Before answering that question, we need to qualify why investors are concerned. Their concern is the result of moves made by former chancellor George Osborne in 2015. As you may remember, affordable housing advocates and their allies in government managed to convince Osborne to take action that would make buy-to-let investing less attractive. Osborne offered two solutions:
- Higher Stamp Duty – After reducing stamp duty a year earlier to encourage people to buy property, Osborne decided to increase the duty on all property purchases above and beyond a person's primary residence. That means landlords pay more stamp duty now whenever they buy a new property.
- Mortgage Interest Tax Relief – Because buy-to-let property has traditionally been viewed as an investment, landlords have been able to claim mortgage interest as an expense. From 2017, that changes. Over a four-year period, the amount of mortgage interest that can be claimed for tax relief will be reduced until it settles at the basic rate.
The inevitable result is that landlords will have more taxable income at the end of the year. This is essentially a double-edged sword. Not only will they lose significant tax relief, but they will also pay income tax at a higher rate because their income will be higher.
Investment Strategies Will Have to Change
It should be clear that alterations to stamp duty and mortgage interest tax relief will necessitate changes to investment strategies among property investors. The individual investor's current position will dictate what kinds of changes must be made.
Investors with significant volumes of property already in their portfolios may be able to weather the changes without any dramatic effects. They can absorb the higher stamp duty or, if they are good negotiators, use it to negotiate better purchase prices. As for the mortgage interest problem, it might be possible to redirect all profits for the next few years into paying off existing mortgages before 2021.

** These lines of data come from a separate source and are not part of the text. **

<file path="src/inc/trs_pkg.sv">
// Purpose: Shared constants and types for trigger routing and threshold select
// Assumes: Single board clock domain, plain control ports
// Notes: Selector codes, field widths and reset values live here
package trs_pkg;

   // ----------------------------------------------------------------------
   // Sizes
   // ----------------------------------------------------------------------
   localparam int TRS_BUS_LINES = 7;
   localparam int TRS_TIMING_SIGS = 8;
   localparam int TRS_BRD_SIGS = 4;
   localparam int TRS_BUS_SEL_W = 4;
   localparam int TRS_BRD_SEL_W = 3;
   localparam int TRS_MODE_W = 3;
   localparam int TRS_DAC8_W = 8;
   localparam int TRS_DAC12_W = 12;

   // ----------------------------------------------------------------------
   // Selector codes
   // ----------------------------------------------------------------------
   // Bus selector: 0..7 timing signals, 8..11 board signals
   localparam logic [TRS_BUS_SEL_W-1:0] TRS_BUS_SEL_BRD0 = 4'h8;
   localparam logic [TRS_BUS_SEL_W-1:0] TRS_BUS_SEL_MAX = 4'hb;
   // Board selector: 0..6 bus lines, 7 start or stop pulse
   localparam logic [TRS_BRD_SEL_W-1:0] TRS_BRD_SEL_PULSE = 3'h7;
   localparam logic [TRS_MODE_W-1:0] TRS_MODE_LOW_HYST = 3'h6;

   // ----------------------------------------------------------------------
   // Reset values
   // ----------------------------------------------------------------------
   localparam logic [TRS_BUS_SEL_W-1:0] TRS_BUS_SEL_RST = 4'h0;
   localparam logic [TRS_BRD_SEL_W-1:0] TRS_BRD_SEL_RST = 3'h0;
   localparam logic [TRS_MODE_W-1:0] TRS_MODE_RST = 3'h0;
   localparam logic [TRS_DAC12_W-1:0] TRS_DAC_RST = 12'h000;

   typedef enum logic [1:0] {
      TRS_TH_OFF = 2'b00,
      TRS_TH_ARMED = 2'b01,
      TRS_TH_LOWHYST = 2'b10
   } trs_th_state_e;

   typedef struct packed {
      logic src_sel_gain;
      logic pin_connect;
      logic th_enable;
      logic [TRS_MODE_W-1:0] th_mode;
      logic dac_is_12bit;
   } trs_ctrl_s;

endpackage

</file>
<file path="src/core/trs_bus_sel.sv">
// Purpose: One 12-input selector driving one shared trigger bus line
// Assumes: Select code held in a register by the caller
// Notes: Codes above the last input drive low
module trs_bus_sel
   import trs_pkg::*;
(
   // Sources
   input wire logic [TRS_TIMING_SIGS-1:0] timing_sig,
   input wire logic [TRS_BRD_SIGS-1:0] board_sig,
   // Control
   input wire logic [TRS_BUS_SEL_W-1:0] sel,
   // Output
   output logic line_out
);

   logic [11:0] srcs;

   assign srcs = {board_sig, timing_sig};

   always_comb begin
      if (sel <= TRS_BUS_SEL_MAX) begin
         line_out = srcs[sel];
      end else begin
         line_out = 1'b0;
      end
   end

endmodule

</file>
<file path="src/core/trs_top.sv">
// Purpose: Trigger routing, generated trigger and threshold trigger front end
// Assumes: Host loads settings with a write strobe; inputs synchronous
// Notes: Threshold DAC codes are inverted offsets: code 0 is highest level
//
// How it works
// - Each bus line has 12-input selector
// - Each board signal has 8-input selector
// - Only board signal 0 connects, others idle
// - Generated trigger is convert AND config bit
// - Source bit picks gain output or pin
// - Connect bit ties pin to programmable input
// - 8-bit code 0x00 is positive full scale
// - 12-bit code 0x000 is positive full scale
// - Comparators high when input above threshold
// - Thresholds from two calibration DAC channels
// - Threshold enable takes over pin slot
// - Mode 6 with enable selects low hysteresis
module trs_top
   import trs_pkg::*;
(
   // Clock and reset
   input wire logic clk_sys,
   input wire logic resetn,
   // Host settings
   input wire logic cfg_we,
   input wire logic [TRS_BUS_LINES*TRS_BUS_SEL_W-1:0] cfg_bus_sel,
   input wire logic [TRS_BRD_SIGS*TRS_BRD_SEL_W-1:0] cfg_brd_sel,
   input wire logic cfg_brd_pulse_stop,
   input wire trs_ctrl_s cfg_ctrl,
   input wire logic cfg_trig_on_convert,
   input wire logic dac_we,
   input wire logic [3:0] dac_chan,
   input wire logic [TRS_DAC12_W-1:0] dac_code,
   // Internal timing
   input wire logic [TRS_TIMING_SIGS-1:0] timing_sig,
   input wire logic convert_pulse,
   input wire logic acq_start_pulse,
   input wire logic acq_stop_pulse,
   // Shared trigger bus lines
   input wire logic [TRS_BUS_LINES-1:0] shared_trigger_bus_i,
   output logic [TRS_BUS_LINES-1:0] shared_trigger_bus_o,
   output logic [TRS_BUS_LINES-1:0] shared_trigger_bus_oe,
   input wire logic [TRS_BUS_LINES-1:0] cfg_bus_drive,
   // Analog front end, sampled as digital magnitude codes
   input wire logic [TRS_DAC12_W-1:0] gain_amplifier_output,
   input wire logic [TRS_DAC12_W-1:0] external_trigger_pin,
   input wire logic external_trigger_pin_dig,
   // Outputs
   output logic generated_trigger_0,
   output logic [TRS_BRD_SIGS-1:0] board_sig,
   output logic programmable_input_0,
   output logic [1:0] threshold_trig,
   output logic low_hyst_mode,
   output logic [TRS_DAC12_W-1:0] thresh_hi_level,
   output logic [TRS_DAC12_W-1:0] thresh_lo_level,
   output trs_th_state_e th_state
);

   // ----------------------------------------------------------------------
   // Setting registers
   // ----------------------------------------------------------------------
   logic [TRS_BUS_LINES*TRS_BUS_SEL_W-1:0] bus_sel_q;
   logic [TRS_BRD_SIGS*TRS_BRD_SEL_W-1:0] brd_sel_q;
   logic brd_pulse_stop_q;
   logic [TRS_BUS_LINES-1:0] bus_drive_q;
   trs_ctrl_s ctrl_q;
   logic trig_on_convert_bit;

   always_ff @(posedge clk_sys or negedge resetn) begin
      if (!resetn) begin
         bus_sel_q <= '0;
         brd_sel_q <= '0;
         brd_pulse_stop_q <= 1'b0;
         bus_drive_q <= '0;
         ctrl_q <= '0;
         trig_on_convert_bit <= 1'b0;
      end else if (cfg_we) begin
         bus_sel_q <= cfg_bus_sel;
         brd_sel_q <= cfg_brd_sel;
         brd_pulse_stop_q <= cfg_brd_pulse_stop;
         bus_drive_q <= cfg_bus_drive;
         ctrl_q <= cfg_ctrl;
         trig_on_convert_bit <= cfg_trig_on_convert;
      end
   end

   // ----------------------------------------------------------------------
   // Threshold DAC channels
   // ----------------------------------------------------------------------
   logic [TRS_DAC12_W-1:0] cal_ch11_q, cal_ch12_q, cal_ch0_q, cal_ch1_q;

   always_ff @(posedge clk_sys or negedge resetn) begin
      if (!resetn) begin
         cal_ch11_q <= TRS_DAC_RST;
         cal_ch12_q <= TRS_DAC_RST;
         cal_ch0_q <= TRS_DAC_RST;
         cal_ch1_q <= TRS_DAC_RST;
      end else if (dac_we) begin
         case (dac_chan)
            4'hb: cal_ch11_q <= {4'h0, dac_code[TRS_DAC8_W-1:0]};
            4'hc: cal_ch12_q <= {4'h0, dac_code[TRS_DAC8_W-1:0]};
            4'h0: cal_ch0_q <= dac_code;
            4'h1: cal_ch1_q <= dac_code;
            default: ;
         endcase
      end
   end

   // Full scale minus code gives a level rising as the code falls
   function automatic logic [TRS_DAC12_W-1:0] trs_level(
      input logic [TRS_DAC12_W-1:0] code, input logic wide);
      if (wide) begin
         trs_level = 12'hfff - code;
      end else begin
         trs_level = {8'hff - code[TRS_DAC8_W-1:0], 4'hf};
      end
   endfunction

   always_ff @(posedge clk_sys or negedge resetn) begin
      if (!resetn) begin
         thresh_hi_level <= 12'hfff;
         thresh_lo_level <= 12'hfff;
      end else if (ctrl_q.dac_is_12bit) begin
         thresh_hi_level <= trs_level(cal_ch0_q, 1'b1);
         thresh_lo_level <= trs_level(cal_ch1_q, 1'b1);
      end else begin
         thresh_hi_level <= trs_level(cal_ch11_q, 1'b0);
         thresh_lo_level <= trs_level(cal_ch12_q, 1'b0);
      end
   end

   // ----------------------------------------------------------------------
   // Comparators
   // ----------------------------------------------------------------------
   logic [TRS_DAC12_W-1:0] th_input;

   assign th_input = ctrl_q.src_sel_gain ? gain_amplifier_output
                                         : external_trigger_pin;

   always_ff @(posedge clk_sys or negedge resetn) begin
      if (!resetn) begin
         threshold_trig <= 2'b00;
      end else begin
         threshold_trig[0] <= th_input > thresh_hi_level;
         threshold_trig[1] <= th_input > thresh_lo_level;
      end
   end

   // ----------------------------------------------------------------------
   // Threshold mode state
   // ----------------------------------------------------------------------
   always_ff @(posedge clk_sys or negedge resetn) begin
      if (!resetn) begin
         th_state <= TRS_TH_OFF;
      end else begin
         case (th_state)
            TRS_TH_OFF,
            TRS_TH_ARMED,
            TRS_TH_LOWHYST: begin
               if (!ctrl_q.th_enable) begin
                  th_state <= TRS_TH_OFF;
               end else if (ctrl_q.th_mode == TRS_MODE_LOW_HYST) begin
                  th_state <= TRS_TH_LOWHYST;
               end else begin
                  th_state <= TRS_TH_ARMED;
               end
            end
            default: th_state <= TRS_TH_OFF;
         endcase
      end
   end

   assign low_hyst_mode = (th_state == TRS_TH_LOWHYST);

   // ----------------------------------------------------------------------
   // Programmable input 0 slot
   // ----------------------------------------------------------------------
   always_ff @(posedge clk_sys or negedge resetn) begin
      if (!resetn) begin
         programmable_input_0 <= 1'b0;
      end else if (ctrl_q.th_enable) begin
         programmable_input_0 <= threshold_trig[0];
      end else if (ctrl_q.pin_connect) begin
         programmable_input_0 <= external_trigger_pin_dig;
      end else begin
         programmable_input_0 <= 1'b0;
      end
   end

   // ----------------------------------------------------------------------
   // Generated trigger and board signals
   // ----------------------------------------------------------------------
   always_ff @(posedge clk_sys or negedge resetn) begin
      if (!resetn) begin
         generated_trigger_0 <= 1'b0;
      end else begin
         generated_trigger_0 <= convert_pulse & trig_on_convert_bit;
      end
   end

   logic [TRS_BRD_SIGS-1:0] brd_sel_out;
   logic acq_pulse;

   assign acq_pulse = brd_pulse_stop_q ? acq_stop_pulse : acq_start_pulse;

   genvar gb;
   generate
      for (gb = 0; gb < TRS_BRD_SIGS; gb++) begin : g_brd
         logic [TRS_BRD_SEL_W-1:0] s;
         assign s = brd_sel_q[gb*TRS_BRD_SEL_W +: TRS_BRD_SEL_W];
         assign brd_sel_out[gb] = (s == TRS_BRD_SEL_PULSE) ? acq_pulse
                                   : shared_trigger_bus_i[s];
      end
   endgenerate

   // Board signal 0 carries the generated trigger; the selected bus
   // value has no load beyond the selector itself
   assign board_sig = {3'b000, generated_trigger_0 | 1'b0};

   // ----------------------------------------------------------------------
   // Shared trigger bus drivers
   // ----------------------------------------------------------------------
   genvar gl;
   generate
      for (gl = 0; gl < TRS_BUS_LINES; gl++) begin : g_bus
         trs_bus_sel u_sel (
            .timing_sig(timing_sig),
            .board_sig(board_sig),
            .sel(bus_sel_q[gl*TRS_BUS_SEL_W +: TRS_BUS_SEL_W]),
            .line_out(shared_trigger_bus_o[gl])
         );
      end
   endgenerate

   assign shared_trigger_bus_oe = bus_drive_q;

endmodule

</file>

Investors who can do this will find that buy-to-let does still make sense. The income that rental property generates usually surpasses anything an investor can get from most other asset classes.
Things are different for new investors or those with considerably smaller portfolios. For example, the first time investor looking to acquire an initial property now has to consider stamp duty and mortgage interest. Stamp duty is still probably a non-factor because it can be used to negotiate better prices, but mortgage interest will be a problem.
The new investor will have to charge a rental rate high enough to cover the additional income and the taxes it will require. But can rents be raised high enough to cover losses? That remains to be seen.
Buy-to-Let vs Pensions
Most of the discussion regarding whether buy-to-let still make sense or not is focused only on straight ROI. If that is the only factor, perhaps property is no longer attractive. The government's changes will inevitably reduce ROI to some extent. But viewed another way, property may still be a good deal.
Let us consider buy-to-let compared to pensions. We will start with defined-benefit pensions that are supported almost entirely by gilts. Employers are rapidly phasing out their defined-benefit schemes because low interest rates continue to decimate gilt yields. Meanwhile, schemes are building up impressive deficits to the point that some suggest they may not be able to meet future obligations.
Moving on to defined contribution schemes, these offer returns commensurate with investment performance. Some of these schemes do very well while others are marginal.
The question is this: has the investor put enough into a pension to generate significant returns by the time retirement arrives? If so, buy-to-let may not be worth the risk. If not, buy-to-let property may be just what the investor needs to generate significant retirement income.
Investors need to remember that buy-to-let property generates monthly income even as property values continues to grow. Once a pension is cashed out or used to purchase an annuity, growth immediately stops. It is only a matter of time before all of the income built up by the pension saver is gone. With property, the investor can continue to generate income until death. Properties can then be sold and the proceeds distributed to heirs.
Keys to Property Investing
Buy-to-let property still makes sense if the investor can build a portfolio strong enough to overcome tax relief changes. If not, other opportunities should be sought. Those who do choose to invest in property should keep in mind the following keys to success:
- Purchase Price – A good a rule of thumb is to pay no more than 100 times projected rental yield to acquire property. For example, the investor should not spend more than £80,000 on a property that would likely generate £800 per month.
- Rental Value/Mortgages – Banks only approve buy-to-let mortgages if the rental value of a given property is at least 125% of the monthly mortgage payment. That means for every £100 the investor pays for the mortgage, he/she must collect at least £125 in rent.
- Property Selection – Buy-to-let investing does not make sense if an investor shops on the retail market. Retail prices are simply too high. Therefore, investors must focus on repossessions, short sales, vacated homes, and other low-price, off-market properties.
No asset class is perfect in every way; not even property. But buy-to-let does continue to be a very attractive investment for those who can make it work. Don't discount it just because you hear one of the experts dismissing it. Look into it and see if it can help you reach your financial goals.